Siguiendo con este mismo ejemplo, una pyme a la que le hubiera salido a pagar 2.000 euros en este Impuesto de Sociedades, solicite un aplazamiento en seis plazos y no hubiera aportado garantías tendría que indicar los siguientes datos:

  • Fecha de vencimiento para el pago: 1 de septiembre.
  • Principal (el importe de la autoliquidación): 2.000,00 euros.
  • Interés: demora.
  • Periodicidad: mensual.
  • Plazos: seis.

Como aparece en la captura , tendría  que pagar un total de 23,8 euros de intereses y cada una de sus cuotas sería de 333,33 euros. 

Próximas obligaciones fiscales que pueden aplazar los autónomos en 2025

Las deudas más habituales que pueden aplazar los autónomos durante los siguientes meses son las derivadas del pago de autoliquidaciones trimestrales de IVA (en principio, sólo cuando no se hayan cobrado las facturas), los  pagos fraccionados de IRPF por estimación directa u objetiva (modelos 130 y 131); la declaración anual del Impuesto de Sociedades (los pagos fraccionados no se permiten), entre otras deudas que no se indican como «inaplazables» en la normativa. 

Algunas de las próximas obligaciones tributarias más frecuentes que tienen los autónomos o pymes y que serían aplazables, siempre y cuando se cumplan el resto de requisitos generales (por ejemplo, que no se haya iniciado embargo) o específicos, son: 

Hasta el 21 de julio

  • Modelos 130 y 131: para efectuar los pagos fraccionados de Renta a través del modelo 130 (estimación directa) y 131 (módulos). Ambos modelos, tanto en estimación directa como objetiva, son aplazables.
  • Modelo 303: autoliquidación del IVA del tercer trimestre de 2023. Es la declaración más habitual entre los autónomos en los próximos meses y, en principio, también sería aplazable a través del mecanismo automático que permite posponer hasta 50.000 euros de deuda sin garantía.

Hasta el 31 de julio

  • Declaración anual del Impuesto de Sociedades

Hasta el 21 de octubre

  • Modelos 130 y 131: para efectuar los pagos fraccionados de Renta a través del modelo 130 (estimación directa) y 131 (módulos).

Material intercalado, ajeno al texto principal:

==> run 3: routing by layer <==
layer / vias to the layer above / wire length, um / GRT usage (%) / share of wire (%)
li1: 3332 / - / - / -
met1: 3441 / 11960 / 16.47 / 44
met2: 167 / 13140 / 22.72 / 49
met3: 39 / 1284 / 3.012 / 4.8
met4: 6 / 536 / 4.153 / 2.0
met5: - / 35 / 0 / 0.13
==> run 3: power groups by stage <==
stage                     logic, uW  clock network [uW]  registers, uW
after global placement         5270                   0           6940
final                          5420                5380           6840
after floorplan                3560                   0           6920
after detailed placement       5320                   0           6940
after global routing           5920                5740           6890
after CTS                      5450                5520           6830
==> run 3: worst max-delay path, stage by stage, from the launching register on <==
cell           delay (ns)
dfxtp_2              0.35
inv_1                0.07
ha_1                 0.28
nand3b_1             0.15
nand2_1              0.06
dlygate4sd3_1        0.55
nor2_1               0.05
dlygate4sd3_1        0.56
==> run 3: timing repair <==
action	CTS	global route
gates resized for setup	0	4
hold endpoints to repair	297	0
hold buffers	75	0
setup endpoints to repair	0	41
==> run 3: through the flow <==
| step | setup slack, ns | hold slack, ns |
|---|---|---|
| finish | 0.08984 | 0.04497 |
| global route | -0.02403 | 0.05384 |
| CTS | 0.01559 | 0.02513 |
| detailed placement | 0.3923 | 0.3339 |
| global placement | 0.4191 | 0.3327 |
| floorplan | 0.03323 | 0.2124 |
File: src/hdl/kfrs_pkg.sv
package kfrs_pkg;

    localparam int unsigned TIME_BITS     = 48;
    localparam int unsigned LID_BITS      = 8;
    localparam int unsigned ATT_BITS      = 4;
    localparam int unsigned PERIOD_BITS   = 16;
    localparam int unsigned BACKOFF_BITS  = 20;
    localparam int unsigned ACT_BITS      = 2;
    localparam int unsigned CFG_ADDR_BITS = 4;
    localparam int unsigned APB_DATA_BITS = 32;
    localparam int unsigned REG_IDX_BITS  = 2;

    localparam logic [TIME_BITS-1:0] TIME_MAX = '1;

    localparam logic [ATT_BITS-1:0]     MAX_ATT_RESET = 4'd3;
    localparam logic [PERIOD_BITS-1:0]  PERIOD_RESET  = 16'd100;
    localparam logic [BACKOFF_BITS-1:0] BACKOFF_RESET = 20'd2000;

    localparam logic [REG_IDX_BITS-1:0] REG_MAX_ATT = 2'd0;
    localparam logic [REG_IDX_BITS-1:0] REG_PERIOD  = 2'd1;
    localparam logic [REG_IDX_BITS-1:0] REG_BACKOFF = 2'd2;

    typedef enum logic [ACT_BITS-1:0] {
        ACT_STREAM   = 2'd0,
        ACT_KEYFRAME = 2'd1,
        ACT_DAMAGE   = 2'd2,
        ACT_EMPTY    = 2'd3
    } t_action;

    typedef enum logic [1:0] {
        S_IDLE,
        S_SCAN,
        S_UPD
    } t_state;

    typedef struct packed {
        logic [ATT_BITS-1:0]     max_att;
        logic [PERIOD_BITS-1:0]  period;
        logic [BACKOFF_BITS-1:0] backoff;
    } t_cfg;

    typedef struct packed {
        logic [LID_BITS-1:0]  lid;
        logic [ATT_BITS-1:0]  att;
        logic [TIME_BITS-1:0] next_due;
        logic [TIME_BITS-1:0] rearm;
        logic                 done;
        logic                 answered;
    } t_entry;

    function automatic logic [TIME_BITS-1:0] add_sat(input logic [TIME_BITS-1:0] a,
                                                     input logic [TIME_BITS-1:0] b);
        logic [TIME_BITS:0] s;
        s = {1'b0, a} + {1'b0, b};
        return s[TIME_BITS] ? TIME_MAX : s[TIME_BITS-1:0];
    endfunction

endpackage

File: src/hdl/kfrs_intf.sv
interface kfrs_in_if #(parameter int unsigned KEY_BITS = 32);
    logic                               valid;
    logic                               ready;
    logic [kfrs_pkg::ACT_BITS-1:0]      action;
    logic [kfrs_pkg::TIME_BITS-1:0]     now_ms;
    logic [KEY_BITS-1:0]                stream_key;
    logic [kfrs_pkg::LID_BITS-1:0]      local_id;
    logic                               last_in_round;

    modport source (output valid, action, now_ms, stream_key, local_id, last_in_round,
                    input ready);
    modport sink   (input valid, action, now_ms, stream_key, local_id, last_in_round,
                    output ready);
endinterface

interface kfrs_out_if #(parameter int unsigned KEY_BITS = 32);
    logic                               valid;
    logic                               ready;
    logic [KEY_BITS-1:0]                out_key;
    logic                               request_due;
    logic [kfrs_pkg::ATT_BITS-1:0]      attempt_count;
    logic                               is_settled;
    logic                               table_full;
    logic                               round_end;

    modport source (output valid, out_key, request_due, attempt_count, is_settled,
                    table_full, round_end, input ready);
    modport sink   (input valid, out_key, request_due, attempt_count, is_settled,
                    table_full, round_end, output ready);
endinterface

File: src/hdl/keyframe_request_retry_scheduler.sv
// keyframe request retry scheduler
// input channel i_req carries one item per transfer: a latched stream of the
// current round (one result), a keyframe sighting, a damage report or an empty
// round (no result). results leave on o_res, one per latched stream item.
// registers max_attempts, retry_period_ms and rearm_backoff_ms sit on the apb
// port at byte addresses 0, 4 and 8; write them only while the block is idle.
// the stream table lives in one ram read one entry per cycle in a sweep over
// all MAX_STREAMS entries; i_req is not ready until the sweep (and, for a
// latched stream item, the update step that registers its result on o_res)
// is done. an empty round is taken in idle and leaves the block ready.
// damage and keyframe items read, modify and write entries in one sweep; the
// entry written is never the one being read in the same cycle.
// reset restores the register defaults and empties the table at once through
// per-entry valid flags; no clearing pass is needed.
// when the receiver stalls, the result stays in the output register and the
// block still takes the next item, holding a new result until o_res drains.
module keyframe_request_retry_scheduler #(
    parameter int unsigned MAX_STREAMS = 16,
    parameter int unsigned KEY_BITS    = 32
) (
    input  logic                                i_clk,
    input  logic                                i_rst_n,
    kfrs_in_if.sink                             i_req,
    kfrs_out_if.source                          o_res,
    input  logic                                psel,
    input  logic                                penable,
    input  logic                                pwrite,
    input  logic [kfrs_pkg::CFG_ADDR_BITS-1:0]  paddr,
    input  logic [kfrs_pkg::APB_DATA_BITS-1:0]  pwdata,
    output logic [kfrs_pkg::APB_DATA_BITS-1:0]  prdata,
    output logic                                pready
);
    import kfrs_pkg::*;

    localparam int unsigned IW = (MAX_STREAMS > 1) ? $clog2(MAX_STREAMS) : 1;
    localparam int unsigned CW = $clog2(MAX_STREAMS + 1);
    localparam int unsigned EW = $bits(t_entry);
    localparam int unsigned RW = KEY_BITS + EW;
    localparam logic [CW-1:0] LAST_CNT = CW'(MAX_STREAMS);

    t_cfg w_cfg;

    t_state r_state, n_state;
    logic [CW-1:0] r_cnt, n_cnt;
    logic r_p_vld, n_p_vld;
    logic [IW-1:0] r_p_idx, n_p_idx;
    logic r_hit, n_hit;
    logic r_free, n_free;
    logic [IW-1:0] r_hit_idx, n_hit_idx;
    logic [IW-1:0] r_free_idx, n_free_idx;
    t_entry r_ent, n_ent;
    logic [MAX_STREAMS-1:0] r_valid, n_valid;
    logic [MAX_STREAMS-1:0] r_seen, n_seen;

    t_action r_act;
    logic [TIME_BITS-1:0] r_now;
    logic [KEY_BITS-1:0] r_key;
    logic [LID_BITS-1:0] r_lid;
    logic r_last;

    logic r_out_vld, n_out_vld;
    logic [KEY_BITS-1:0] r_out_key, n_out_key;
    logic r_out_due, n_out_due;
    logic [ATT_BITS-1:0] r_out_cnt, n_out_cnt;
    logic r_out_settled, n_out_settled;
    logic r_out_full, n_out_full;
    logic r_out_end, n_out_end;

    logic w_in_acc;
    logic w_ram_we, w_ram_re;
    logic [IW-1:0] w_ram_waddr, w_ram_raddr;
    logic [RW-1:0] w_ram_wdata, w_ram_rdata;
    logic [KEY_BITS-1:0] w_rd_key;
    t_entry w_rd_ent, w_mod_ent;
    logic w_rd_spent;

    logic w_use;
    logic [IW-1:0] w_idx;
    t_entry w_base, w_upd;
    logic w_due;
    logic [ATT_BITS-1:0] w_att_inc;
    logic w_settled;

    kfrs_apb u_apb (
        .i_clk   (i_clk),
        .i_rst_n (i_rst_n),
        .psel    (psel),
        .penable (penable),
        .pwrite  (pwrite),
        .paddr   (paddr),
        .pwdata  (pwdata),
        .prdata  (prdata),
        .pready  (pready),
        .o_cfg   (w_cfg)
    );

    kfrs_ram #(
        .WIDTH (RW),
        .DEPTH (MAX_STREAMS)
    ) u_ram (
        .i_clk   (i_clk),
        .i_we    (w_ram_we),
        .i_waddr (w_ram_waddr),
        .i_wdata (w_ram_wdata),
        .i_re    (w_ram_re),
        .i_raddr (w_ram_raddr),
        .o_rdata (w_ram_rdata)
    );

    assign i_req.ready = (r_state == S_IDLE);
    assign w_in_acc    = i_req.valid && i_req.ready;

    assign o_res.valid         = r_out_vld;
    assign o_res.out_key       = r_out_key;
    assign o_res.request_due   = r_out_due;
    assign o_res.attempt_count = r_out_cnt;
    assign o_res.is_settled    = r_out_settled;
    assign o_res.table_full    = r_out_full;
    assign o_res.round_end     = r_out_end;

    assign w_rd_key   = w_ram_rdata[RW-1 -: KEY_BITS];
    assign w_rd_ent   = t_entry'(w_ram_rdata[EW-1:0]);
    assign w_rd_spent = (w_rd_ent.att >= w_cfg.max_att);

    // entry update for a latched stream
    always_comb begin
        w_use = r_hit || r_free;
        w_idx = r_hit ? r_hit_idx : r_free_idx;
        if (r_hit) begin
            w_base = r_ent;
        end else begin
            w_base.lid      = r_lid;
            w_base.att      = '0;
            w_base.next_due = r_now;
            w_base.rearm    = '0;
            w_base.done     = 1'b0;
            w_base.answered = 1'b0;
        end
        w_due = w_use && !w_base.done && (w_base.att < w_cfg.max_att)
                && (r_now >= w_base.next_due);
        w_att_inc = w_base.att + ATT_BITS'(1);
        w_upd     = w_base;
        w_upd.lid = r_lid;
        if (w_due) begin
            w_upd.att      = w_att_inc;
            w_upd.next_due = add_sat(r_now, TIME_BITS'(w_cfg.period));
            if (w_att_inc >= w_cfg.max_att) begin
                w_upd.rearm = add_sat(r_now, TIME_BITS'(w_cfg.backoff));
            end
        end
        w_settled = w_use && (w_upd.done || (w_upd.att >= w_cfg.max_att));
    end

    // event modification of the entry read back in the sweep
    always_comb begin
        w_mod_ent = w_rd_ent;
        if (r_act == ACT_KEYFRAME) begin
            w_mod_ent.done     = 1'b1;
            w_mod_ent.answered = 1'b1;
        end else begin
            w_mod_ent.att      = '0;
            w_mod_ent.done     = 1'b0;
            w_mod_ent.next_due = r_now;
            w_mod_ent.answered = 1'b0;
        end
    end

    always_comb begin
        n_state       = r_state;
        n_cnt         = r_cnt;
        n_p_vld       = 1'b0;
        n_p_idx       = r_p_idx;
        n_hit         = r_hit;
        n_free        = r_free;
        n_hit_idx     = r_hit_idx;
        n_free_idx    = r_free_idx;
        n_ent         = r_ent;
        n_valid       = r_valid;
        n_seen        = r_seen;
        n_out_vld     = r_out_vld && !o_res.ready;
        n_out_key     = r_out_key;
        n_out_due     = r_out_due;
        n_out_cnt     = r_out_cnt;
        n_out_settled = r_out_settled;
        n_out_full    = r_out_full;
        n_out_end     = r_out_end;
        w_ram_we      = 1'b0;
        w_ram_waddr   = r_p_idx;
        w_ram_wdata   = {w_rd_key, w_mod_ent};
        w_ram_re      = 1'b0;
        w_ram_raddr   = r_cnt[IW-1:0];

        case (r_state)
            S_IDLE: begin
                if (w_in_acc) begin
                    n_cnt  = '0;
                    n_hit  = 1'b0;
                    n_free = 1'b0;
                    if (t_action'(i_req.action) == ACT_EMPTY) begin
                        n_valid = '0;
                        n_seen  = '0;
                    end else begin
                        n_state = S_SCAN;
                    end
                end
            end
            S_SCAN: begin
                if (r_cnt != LAST_CNT) begin
                    w_ram_re = 1'b1;
                    n_p_vld  = 1'b1;
                    n_p_idx  = r_cnt[IW-1:0];
                    n_cnt    = r_cnt + CW'(1);
                end
                if (r_p_vld) begin
                    case (r_act)
                        ACT_STREAM: begin
                            if (r_valid[r_p_idx] && (w_rd_key == r_key) && !r_hit) begin
                                n_hit     = 1'b1;
                                n_hit_idx = r_p_idx;
                                n_ent     = w_rd_ent;
                            end
                            if (!r_valid[r_p_idx] && !r_free) begin
                                n_free     = 1'b1;
                                n_free_idx = r_p_idx;
                            end
                        end
                        ACT_KEYFRAME: begin
                            w_ram_we = r_valid[r_p_idx] && (w_rd_ent.lid == r_lid);
                        end
                        ACT_DAMAGE: begin
                            w_ram_we = r_valid[r_p_idx] && (w_rd_ent.lid == r_lid)
                                       && (w_rd_ent.done || w_rd_spent)
                                       && (w_rd_ent.answered || (r_now >= w_rd_ent.rearm));
                        end
                        default: ;
                    endcase
                end
                if (r_cnt == LAST_CNT) begin
                    n_state = (r_act == ACT_STREAM) ? S_UPD : S_IDLE;
                end
            end
            S_UPD: begin
                if (!r_out_vld || o_res.ready) begin
                    w_ram_we      = w_use;
                    w_ram_waddr   = w_idx;
                    w_ram_wdata   = {r_key, w_upd};
                    n_out_vld     = 1'b1;
                    n_out_key     = r_key;
                    n_out_due     = w_due;
                    n_out_cnt     = w_use ? w_upd.att : '0;
                    n_out_settled = w_settled;
                    n_out_full    = !w_use;
                    n_out_end     = r_last;
                    if (w_use) begin
                        n_valid[w_idx] = 1'b1;
                        n_seen[w_idx]  = 1'b1;
                    end
                    if (r_last) begin
                        n_valid = n_valid & n_seen;
                        n_seen  = '0;
                    end
                    n_state = S_IDLE;
                end
            end
            default: n_state = S_IDLE;
        endcase
    end

    always_ff @(posedge i_clk) begin
        if (!i_rst_n) begin
            r_state   <= S_IDLE;
            r_cnt     <= '0;
            r_p_vld   <= 1'b0;
            r_hit     <= 1'b0;
            r_free    <= 1'b0;
            r_valid   <= '0;
            r_seen    <= '0;
            r_out_vld <= 1'b0;
        end else begin
            r_state   <= n_state;
            r_cnt     <= n_cnt;
            r_p_vld   <= n_p_vld;
            r_hit     <= n_hit;
            r_free    <= n_free;
            r_valid   <= n_valid;
            r_seen    <= n_seen;
            r_out_vld <= n_out_vld;
        end
    end

    always_ff @(posedge i_clk) begin
        if (w_in_acc) begin
            r_act  <= t_action'(i_req.action);
            r_now  <= i_req.now_ms;
            r_key  <= i_req.stream_key;
            r_lid  <= i_req.local_id;
            r_last <= i_req.last_in_round;
        end
        r_p_idx       <= n_p_idx;
        r_hit_idx     <= n_hit_idx;
        r_free_idx    <= n_free_idx;
        r_ent         <= n_ent;
        r_out_key     <= n_out_key;
        r_out_due     <= n_out_due;
        r_out_cnt     <= n_out_cnt;
        r_out_settled <= n_out_settled;
        r_out_full    <= n_out_full;
        r_out_end     <= n_out_end;
    end

    a_full_result: assert property (@(posedge i_clk) disable iff (!i_rst_n)
        o_res.valid && o_res.table_full |->
            !o_res.request_due && (o_res.attempt_count == '0) && !o_res.is_settled)
        else $error("table full result carries attempt state");

    a_scan_write: assert property (@(posedge i_clk) disable iff (!i_rst_n)
        (r_state == S_SCAN) && w_ram_we |-> (r_act != ACT_STREAM))
        else $error("stream lookup wrote the table during its sweep");

    a_prune_clears_seen: assert property (@(posedge i_clk) disable iff (!i_rst_n)
        (r_state == S_UPD) && (n_state == S_IDLE) && r_last |=> (r_seen == '0))
        else $error("seen flags survive the end of a round");

    a_result_source: assert property (@(posedge i_clk) disable iff (!i_rst_n)
        $rose(o_res.valid) |-> ($past(r_state) == S_UPD))
        else $error("result raised outside the update step");

endmodule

Ambos modelos, tanto en estimación directa como objetiva, son aplazables.
  • Modelo 303: autoliquidación del IVA del tercer trimestre de 2023. Es la declaración más habitual entre los autónomos en los próximos meses y, en principio, también sería aplazable a través del mecanismo automático que permite posponer hasta 50.000 euros de deuda sin garantía.

Hasta el 30 de octubre

  • Modelo 303: los autónomos deberán presentar el modelo de autoliquidación mensual de IVA referente a septiembre de 2023, que al igual que el resto de liquidaciones mensuales, es aplazable.

Hasta el 5 de noviembre

  • Segundo pago de la RENTA: El próximo 5 de noviembre, los autónomos que fraccionaron el resultado de su declaración de la RENTA tendrán que pagar la segunda parte, correspondiente al 40%. Este pago se puede aplazar también pero, en caso de que se haya domiciliado, es recomendable siempre solicitar el aplazamiento con tiempo para evitar que Hacienda gire el cobro antes de que se haya tramitado y aceptado la solicitud de aplazamiento.